* [Task material]:
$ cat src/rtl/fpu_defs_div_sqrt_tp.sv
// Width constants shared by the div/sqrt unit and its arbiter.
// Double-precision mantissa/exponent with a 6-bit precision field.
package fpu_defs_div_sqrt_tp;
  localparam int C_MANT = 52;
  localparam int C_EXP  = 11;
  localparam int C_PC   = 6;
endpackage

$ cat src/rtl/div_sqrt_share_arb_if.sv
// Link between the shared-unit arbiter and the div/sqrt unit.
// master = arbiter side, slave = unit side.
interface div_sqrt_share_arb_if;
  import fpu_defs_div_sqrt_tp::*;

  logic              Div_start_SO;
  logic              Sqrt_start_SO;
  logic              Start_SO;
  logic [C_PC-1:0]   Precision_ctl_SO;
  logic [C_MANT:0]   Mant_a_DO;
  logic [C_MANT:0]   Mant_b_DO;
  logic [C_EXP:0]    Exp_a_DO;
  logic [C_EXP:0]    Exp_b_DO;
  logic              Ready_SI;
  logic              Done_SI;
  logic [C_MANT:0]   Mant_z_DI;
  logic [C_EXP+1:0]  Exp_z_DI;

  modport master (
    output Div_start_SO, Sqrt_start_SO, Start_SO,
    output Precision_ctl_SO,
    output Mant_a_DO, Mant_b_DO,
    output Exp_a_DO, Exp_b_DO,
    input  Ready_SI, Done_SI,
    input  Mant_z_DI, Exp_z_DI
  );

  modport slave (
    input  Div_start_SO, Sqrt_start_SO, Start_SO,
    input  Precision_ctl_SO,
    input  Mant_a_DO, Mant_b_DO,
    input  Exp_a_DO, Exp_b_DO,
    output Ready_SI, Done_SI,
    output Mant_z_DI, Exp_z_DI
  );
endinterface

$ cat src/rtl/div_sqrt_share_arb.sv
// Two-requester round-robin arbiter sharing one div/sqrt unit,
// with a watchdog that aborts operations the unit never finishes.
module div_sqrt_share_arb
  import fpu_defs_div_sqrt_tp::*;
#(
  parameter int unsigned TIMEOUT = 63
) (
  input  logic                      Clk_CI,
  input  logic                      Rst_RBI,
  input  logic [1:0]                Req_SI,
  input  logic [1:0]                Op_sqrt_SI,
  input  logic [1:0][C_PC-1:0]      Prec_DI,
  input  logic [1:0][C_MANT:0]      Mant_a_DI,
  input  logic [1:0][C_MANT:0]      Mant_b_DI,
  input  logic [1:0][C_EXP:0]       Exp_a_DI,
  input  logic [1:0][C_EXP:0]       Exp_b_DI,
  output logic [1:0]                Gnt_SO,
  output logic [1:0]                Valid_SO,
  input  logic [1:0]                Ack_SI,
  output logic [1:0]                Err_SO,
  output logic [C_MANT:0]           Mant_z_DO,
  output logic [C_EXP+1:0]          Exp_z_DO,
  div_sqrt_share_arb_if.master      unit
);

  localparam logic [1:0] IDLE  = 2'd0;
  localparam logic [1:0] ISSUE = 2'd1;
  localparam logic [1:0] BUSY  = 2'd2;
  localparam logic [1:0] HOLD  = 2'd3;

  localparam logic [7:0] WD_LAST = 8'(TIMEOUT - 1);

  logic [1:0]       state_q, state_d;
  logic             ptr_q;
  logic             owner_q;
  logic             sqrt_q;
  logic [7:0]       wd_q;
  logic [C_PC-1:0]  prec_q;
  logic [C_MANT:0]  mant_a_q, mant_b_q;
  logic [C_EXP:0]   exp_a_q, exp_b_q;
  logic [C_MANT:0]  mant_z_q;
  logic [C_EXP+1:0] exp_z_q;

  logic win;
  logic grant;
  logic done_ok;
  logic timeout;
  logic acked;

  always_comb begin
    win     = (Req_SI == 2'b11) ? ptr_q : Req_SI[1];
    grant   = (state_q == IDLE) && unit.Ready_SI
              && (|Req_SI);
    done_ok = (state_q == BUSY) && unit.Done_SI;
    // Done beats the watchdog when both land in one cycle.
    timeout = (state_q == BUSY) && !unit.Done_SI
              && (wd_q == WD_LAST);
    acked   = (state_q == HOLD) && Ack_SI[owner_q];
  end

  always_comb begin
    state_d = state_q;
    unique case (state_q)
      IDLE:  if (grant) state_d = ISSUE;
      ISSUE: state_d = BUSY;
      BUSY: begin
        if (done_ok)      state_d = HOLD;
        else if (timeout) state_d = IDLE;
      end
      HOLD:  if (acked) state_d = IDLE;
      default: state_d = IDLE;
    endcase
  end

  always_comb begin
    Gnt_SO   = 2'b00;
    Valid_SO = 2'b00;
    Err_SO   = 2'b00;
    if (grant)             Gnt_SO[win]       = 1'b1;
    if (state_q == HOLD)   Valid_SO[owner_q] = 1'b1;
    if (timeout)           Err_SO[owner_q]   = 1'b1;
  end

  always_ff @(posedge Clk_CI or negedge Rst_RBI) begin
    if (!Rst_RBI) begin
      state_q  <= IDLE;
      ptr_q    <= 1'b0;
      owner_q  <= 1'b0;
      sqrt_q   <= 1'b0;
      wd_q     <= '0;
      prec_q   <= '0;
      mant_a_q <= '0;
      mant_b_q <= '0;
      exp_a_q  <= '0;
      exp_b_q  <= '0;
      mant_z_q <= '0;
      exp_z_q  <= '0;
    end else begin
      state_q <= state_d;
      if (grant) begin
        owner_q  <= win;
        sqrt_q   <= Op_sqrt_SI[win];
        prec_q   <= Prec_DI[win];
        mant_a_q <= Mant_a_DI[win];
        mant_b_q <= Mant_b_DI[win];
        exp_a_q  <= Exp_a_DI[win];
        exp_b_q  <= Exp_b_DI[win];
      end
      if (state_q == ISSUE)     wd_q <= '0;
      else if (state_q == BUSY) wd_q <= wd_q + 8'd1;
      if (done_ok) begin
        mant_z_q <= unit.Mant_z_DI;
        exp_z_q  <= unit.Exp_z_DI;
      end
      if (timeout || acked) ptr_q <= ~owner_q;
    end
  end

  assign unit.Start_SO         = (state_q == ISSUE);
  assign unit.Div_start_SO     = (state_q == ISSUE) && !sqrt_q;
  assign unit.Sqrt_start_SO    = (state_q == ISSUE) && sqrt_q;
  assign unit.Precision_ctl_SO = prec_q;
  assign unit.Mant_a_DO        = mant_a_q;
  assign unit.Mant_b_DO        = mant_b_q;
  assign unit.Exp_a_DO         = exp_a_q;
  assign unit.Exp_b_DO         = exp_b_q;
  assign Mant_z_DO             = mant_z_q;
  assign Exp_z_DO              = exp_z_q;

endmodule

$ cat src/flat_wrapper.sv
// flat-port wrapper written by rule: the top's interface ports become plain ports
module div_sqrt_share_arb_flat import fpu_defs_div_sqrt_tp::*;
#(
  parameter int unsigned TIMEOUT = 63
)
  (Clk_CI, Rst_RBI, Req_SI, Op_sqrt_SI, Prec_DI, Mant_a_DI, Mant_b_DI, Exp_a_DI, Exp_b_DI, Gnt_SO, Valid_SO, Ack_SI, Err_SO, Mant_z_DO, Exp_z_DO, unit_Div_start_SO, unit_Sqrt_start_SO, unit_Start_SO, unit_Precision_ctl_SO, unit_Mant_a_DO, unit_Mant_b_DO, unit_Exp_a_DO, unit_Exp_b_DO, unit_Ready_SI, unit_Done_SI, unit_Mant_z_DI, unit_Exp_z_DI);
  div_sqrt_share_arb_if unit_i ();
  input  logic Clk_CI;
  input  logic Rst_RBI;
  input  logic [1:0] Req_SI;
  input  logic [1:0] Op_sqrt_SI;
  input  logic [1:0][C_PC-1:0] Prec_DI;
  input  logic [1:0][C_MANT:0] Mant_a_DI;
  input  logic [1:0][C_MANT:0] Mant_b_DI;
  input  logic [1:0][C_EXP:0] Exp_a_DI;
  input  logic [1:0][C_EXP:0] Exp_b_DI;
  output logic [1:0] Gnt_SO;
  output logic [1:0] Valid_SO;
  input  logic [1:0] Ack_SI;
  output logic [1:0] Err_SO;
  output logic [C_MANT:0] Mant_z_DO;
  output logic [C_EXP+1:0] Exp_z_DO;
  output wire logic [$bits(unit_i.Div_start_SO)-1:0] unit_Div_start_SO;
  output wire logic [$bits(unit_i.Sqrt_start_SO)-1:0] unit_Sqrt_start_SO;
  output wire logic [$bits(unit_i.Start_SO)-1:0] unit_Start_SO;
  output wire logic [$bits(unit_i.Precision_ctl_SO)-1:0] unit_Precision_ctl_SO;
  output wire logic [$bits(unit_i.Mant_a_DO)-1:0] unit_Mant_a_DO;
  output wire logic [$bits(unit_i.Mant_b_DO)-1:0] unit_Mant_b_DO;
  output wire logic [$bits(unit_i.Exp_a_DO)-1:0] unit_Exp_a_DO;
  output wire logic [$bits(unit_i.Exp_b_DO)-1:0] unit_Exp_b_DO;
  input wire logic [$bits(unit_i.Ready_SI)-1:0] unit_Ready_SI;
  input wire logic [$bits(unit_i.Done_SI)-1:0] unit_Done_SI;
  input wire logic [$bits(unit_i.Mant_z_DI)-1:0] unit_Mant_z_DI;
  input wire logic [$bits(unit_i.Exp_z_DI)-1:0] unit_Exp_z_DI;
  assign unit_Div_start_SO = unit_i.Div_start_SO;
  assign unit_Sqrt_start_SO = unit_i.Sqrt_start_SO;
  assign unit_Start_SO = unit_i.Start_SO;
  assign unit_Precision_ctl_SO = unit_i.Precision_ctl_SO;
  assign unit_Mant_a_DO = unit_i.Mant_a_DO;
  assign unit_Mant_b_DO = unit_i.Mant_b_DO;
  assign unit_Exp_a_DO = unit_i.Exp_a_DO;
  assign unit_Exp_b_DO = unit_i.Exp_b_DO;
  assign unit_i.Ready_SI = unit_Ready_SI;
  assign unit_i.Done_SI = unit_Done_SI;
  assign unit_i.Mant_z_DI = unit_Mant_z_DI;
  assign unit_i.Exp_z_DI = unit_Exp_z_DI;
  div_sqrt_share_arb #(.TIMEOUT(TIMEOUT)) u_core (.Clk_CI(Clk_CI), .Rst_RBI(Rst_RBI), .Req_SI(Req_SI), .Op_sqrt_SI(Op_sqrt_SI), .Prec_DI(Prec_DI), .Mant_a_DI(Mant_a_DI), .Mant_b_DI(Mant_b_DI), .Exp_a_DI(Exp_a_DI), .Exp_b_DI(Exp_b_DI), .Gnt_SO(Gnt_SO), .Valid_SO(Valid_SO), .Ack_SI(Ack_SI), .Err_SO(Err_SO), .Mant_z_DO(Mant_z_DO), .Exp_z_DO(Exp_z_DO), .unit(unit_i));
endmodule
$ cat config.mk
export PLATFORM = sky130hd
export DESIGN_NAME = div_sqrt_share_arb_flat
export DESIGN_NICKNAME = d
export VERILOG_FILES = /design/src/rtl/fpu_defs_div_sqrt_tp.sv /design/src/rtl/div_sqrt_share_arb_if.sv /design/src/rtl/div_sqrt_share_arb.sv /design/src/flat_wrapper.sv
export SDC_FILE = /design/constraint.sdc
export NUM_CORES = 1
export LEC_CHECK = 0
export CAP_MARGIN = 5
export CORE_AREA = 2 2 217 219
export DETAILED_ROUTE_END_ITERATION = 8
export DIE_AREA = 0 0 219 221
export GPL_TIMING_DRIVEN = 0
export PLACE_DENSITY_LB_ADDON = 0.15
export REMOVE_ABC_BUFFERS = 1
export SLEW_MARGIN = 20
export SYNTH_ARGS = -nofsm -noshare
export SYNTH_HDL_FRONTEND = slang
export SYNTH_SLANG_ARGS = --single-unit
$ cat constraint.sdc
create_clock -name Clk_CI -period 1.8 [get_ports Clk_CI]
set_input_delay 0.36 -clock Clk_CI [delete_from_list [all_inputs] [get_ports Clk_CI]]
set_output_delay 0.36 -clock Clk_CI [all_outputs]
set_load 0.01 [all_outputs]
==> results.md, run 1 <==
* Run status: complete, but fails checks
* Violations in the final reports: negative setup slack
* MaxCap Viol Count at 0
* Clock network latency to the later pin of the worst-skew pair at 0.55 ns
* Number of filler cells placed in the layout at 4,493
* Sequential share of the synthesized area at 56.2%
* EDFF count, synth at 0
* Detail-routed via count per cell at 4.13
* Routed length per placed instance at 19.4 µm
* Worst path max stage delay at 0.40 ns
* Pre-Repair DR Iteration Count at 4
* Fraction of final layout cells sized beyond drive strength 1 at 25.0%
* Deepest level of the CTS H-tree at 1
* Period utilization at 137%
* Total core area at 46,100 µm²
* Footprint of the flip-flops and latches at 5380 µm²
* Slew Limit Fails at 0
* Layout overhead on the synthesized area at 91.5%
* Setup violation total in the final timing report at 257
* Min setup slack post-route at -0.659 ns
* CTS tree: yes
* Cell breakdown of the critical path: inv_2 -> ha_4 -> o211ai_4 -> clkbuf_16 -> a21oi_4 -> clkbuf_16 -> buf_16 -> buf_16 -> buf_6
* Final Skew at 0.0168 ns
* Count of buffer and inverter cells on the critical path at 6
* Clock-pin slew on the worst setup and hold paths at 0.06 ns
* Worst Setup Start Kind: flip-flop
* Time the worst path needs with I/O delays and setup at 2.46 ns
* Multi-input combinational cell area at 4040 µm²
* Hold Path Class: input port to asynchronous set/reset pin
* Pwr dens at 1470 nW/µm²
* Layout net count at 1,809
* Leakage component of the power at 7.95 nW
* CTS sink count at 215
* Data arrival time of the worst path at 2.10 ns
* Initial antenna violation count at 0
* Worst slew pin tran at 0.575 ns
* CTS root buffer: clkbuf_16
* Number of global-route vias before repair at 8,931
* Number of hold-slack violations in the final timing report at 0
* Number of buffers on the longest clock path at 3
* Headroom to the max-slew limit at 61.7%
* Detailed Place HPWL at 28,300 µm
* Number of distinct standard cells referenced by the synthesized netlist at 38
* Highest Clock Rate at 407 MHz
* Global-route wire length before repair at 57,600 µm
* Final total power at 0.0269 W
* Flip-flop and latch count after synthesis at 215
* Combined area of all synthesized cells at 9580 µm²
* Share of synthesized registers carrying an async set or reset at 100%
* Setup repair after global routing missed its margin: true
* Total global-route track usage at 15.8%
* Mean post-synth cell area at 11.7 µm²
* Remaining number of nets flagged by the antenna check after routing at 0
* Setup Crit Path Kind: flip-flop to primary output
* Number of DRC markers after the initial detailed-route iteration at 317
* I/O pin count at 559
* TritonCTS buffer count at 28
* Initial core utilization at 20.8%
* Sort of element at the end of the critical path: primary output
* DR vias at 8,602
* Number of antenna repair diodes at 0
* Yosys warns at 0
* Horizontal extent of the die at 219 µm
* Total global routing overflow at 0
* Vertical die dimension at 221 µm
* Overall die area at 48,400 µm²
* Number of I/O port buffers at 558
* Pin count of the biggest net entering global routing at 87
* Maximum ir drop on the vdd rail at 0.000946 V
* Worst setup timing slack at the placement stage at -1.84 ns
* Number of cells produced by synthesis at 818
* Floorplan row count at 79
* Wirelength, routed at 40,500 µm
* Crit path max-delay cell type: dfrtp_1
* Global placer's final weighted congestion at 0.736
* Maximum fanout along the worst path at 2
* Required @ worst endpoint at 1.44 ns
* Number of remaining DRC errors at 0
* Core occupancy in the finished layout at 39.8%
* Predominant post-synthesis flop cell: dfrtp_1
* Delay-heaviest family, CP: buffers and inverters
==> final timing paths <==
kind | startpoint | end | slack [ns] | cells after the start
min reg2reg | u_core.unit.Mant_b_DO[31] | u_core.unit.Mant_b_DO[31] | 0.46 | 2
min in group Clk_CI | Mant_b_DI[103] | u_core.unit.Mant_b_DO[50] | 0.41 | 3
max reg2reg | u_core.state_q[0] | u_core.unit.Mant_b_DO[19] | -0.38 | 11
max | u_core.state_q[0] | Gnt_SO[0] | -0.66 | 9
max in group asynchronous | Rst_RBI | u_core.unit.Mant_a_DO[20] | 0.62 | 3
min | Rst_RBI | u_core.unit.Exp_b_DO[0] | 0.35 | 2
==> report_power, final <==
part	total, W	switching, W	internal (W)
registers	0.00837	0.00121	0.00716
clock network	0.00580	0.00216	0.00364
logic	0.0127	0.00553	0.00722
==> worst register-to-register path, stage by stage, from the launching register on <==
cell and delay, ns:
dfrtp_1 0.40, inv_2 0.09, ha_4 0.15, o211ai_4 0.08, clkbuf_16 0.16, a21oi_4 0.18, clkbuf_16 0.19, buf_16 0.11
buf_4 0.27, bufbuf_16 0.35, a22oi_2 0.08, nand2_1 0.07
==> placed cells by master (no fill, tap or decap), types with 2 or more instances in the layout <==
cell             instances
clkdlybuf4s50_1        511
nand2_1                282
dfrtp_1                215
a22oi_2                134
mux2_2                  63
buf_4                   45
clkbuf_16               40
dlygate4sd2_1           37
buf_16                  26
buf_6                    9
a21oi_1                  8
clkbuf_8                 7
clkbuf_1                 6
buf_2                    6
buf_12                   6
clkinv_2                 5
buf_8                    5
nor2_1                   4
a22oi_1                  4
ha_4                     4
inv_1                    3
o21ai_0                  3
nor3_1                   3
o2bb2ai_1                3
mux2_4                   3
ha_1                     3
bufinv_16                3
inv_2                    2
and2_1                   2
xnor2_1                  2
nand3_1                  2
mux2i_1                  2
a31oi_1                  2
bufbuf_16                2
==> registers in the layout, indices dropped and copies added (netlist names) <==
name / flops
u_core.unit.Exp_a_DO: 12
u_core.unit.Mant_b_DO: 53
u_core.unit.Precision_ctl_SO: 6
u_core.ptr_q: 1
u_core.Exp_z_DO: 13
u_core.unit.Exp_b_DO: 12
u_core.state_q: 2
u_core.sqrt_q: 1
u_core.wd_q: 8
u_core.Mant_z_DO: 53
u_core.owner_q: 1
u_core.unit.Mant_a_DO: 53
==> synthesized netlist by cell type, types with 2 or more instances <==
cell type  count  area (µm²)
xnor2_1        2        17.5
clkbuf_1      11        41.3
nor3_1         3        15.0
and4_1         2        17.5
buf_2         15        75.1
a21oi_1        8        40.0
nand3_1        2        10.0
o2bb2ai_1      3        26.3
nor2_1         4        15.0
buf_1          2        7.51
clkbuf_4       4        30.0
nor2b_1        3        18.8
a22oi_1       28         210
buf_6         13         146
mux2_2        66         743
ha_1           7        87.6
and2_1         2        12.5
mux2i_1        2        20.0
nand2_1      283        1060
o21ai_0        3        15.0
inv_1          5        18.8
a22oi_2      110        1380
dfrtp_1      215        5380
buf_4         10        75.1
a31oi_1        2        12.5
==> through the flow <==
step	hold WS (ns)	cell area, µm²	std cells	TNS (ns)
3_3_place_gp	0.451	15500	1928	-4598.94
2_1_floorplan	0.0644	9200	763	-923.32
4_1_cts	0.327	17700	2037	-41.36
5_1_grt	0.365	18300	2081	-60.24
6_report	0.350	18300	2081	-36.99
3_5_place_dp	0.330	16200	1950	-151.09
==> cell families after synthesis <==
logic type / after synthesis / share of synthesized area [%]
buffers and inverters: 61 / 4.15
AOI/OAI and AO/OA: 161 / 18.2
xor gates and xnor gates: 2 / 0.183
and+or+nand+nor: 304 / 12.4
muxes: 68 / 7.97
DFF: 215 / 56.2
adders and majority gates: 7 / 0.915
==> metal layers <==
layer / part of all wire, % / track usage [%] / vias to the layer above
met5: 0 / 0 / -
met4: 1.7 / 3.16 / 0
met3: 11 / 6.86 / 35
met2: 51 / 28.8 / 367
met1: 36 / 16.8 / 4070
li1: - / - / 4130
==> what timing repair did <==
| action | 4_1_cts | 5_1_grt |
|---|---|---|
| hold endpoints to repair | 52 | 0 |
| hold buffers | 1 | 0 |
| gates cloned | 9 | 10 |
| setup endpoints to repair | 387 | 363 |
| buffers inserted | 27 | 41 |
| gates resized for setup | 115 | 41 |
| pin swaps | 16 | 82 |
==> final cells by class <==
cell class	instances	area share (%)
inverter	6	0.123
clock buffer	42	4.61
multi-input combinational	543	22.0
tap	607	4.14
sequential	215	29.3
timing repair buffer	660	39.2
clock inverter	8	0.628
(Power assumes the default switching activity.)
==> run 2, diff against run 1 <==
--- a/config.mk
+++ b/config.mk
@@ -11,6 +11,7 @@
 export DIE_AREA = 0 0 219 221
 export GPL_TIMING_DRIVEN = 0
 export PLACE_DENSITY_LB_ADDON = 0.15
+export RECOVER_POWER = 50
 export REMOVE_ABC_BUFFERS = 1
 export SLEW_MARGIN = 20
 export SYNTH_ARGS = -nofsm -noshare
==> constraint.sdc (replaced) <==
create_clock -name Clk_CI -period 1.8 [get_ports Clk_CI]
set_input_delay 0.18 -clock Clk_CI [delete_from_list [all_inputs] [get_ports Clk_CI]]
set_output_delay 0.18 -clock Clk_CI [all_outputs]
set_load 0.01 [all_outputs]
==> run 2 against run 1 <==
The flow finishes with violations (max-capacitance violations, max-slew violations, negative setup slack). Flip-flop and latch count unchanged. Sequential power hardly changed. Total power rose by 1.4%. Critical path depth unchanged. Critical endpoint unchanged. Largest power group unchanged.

* [Aim of the task]: Check each line of the data above for the string "IDLE", then report how many lines have it, with no other words.

* [Output of the exercise]: 7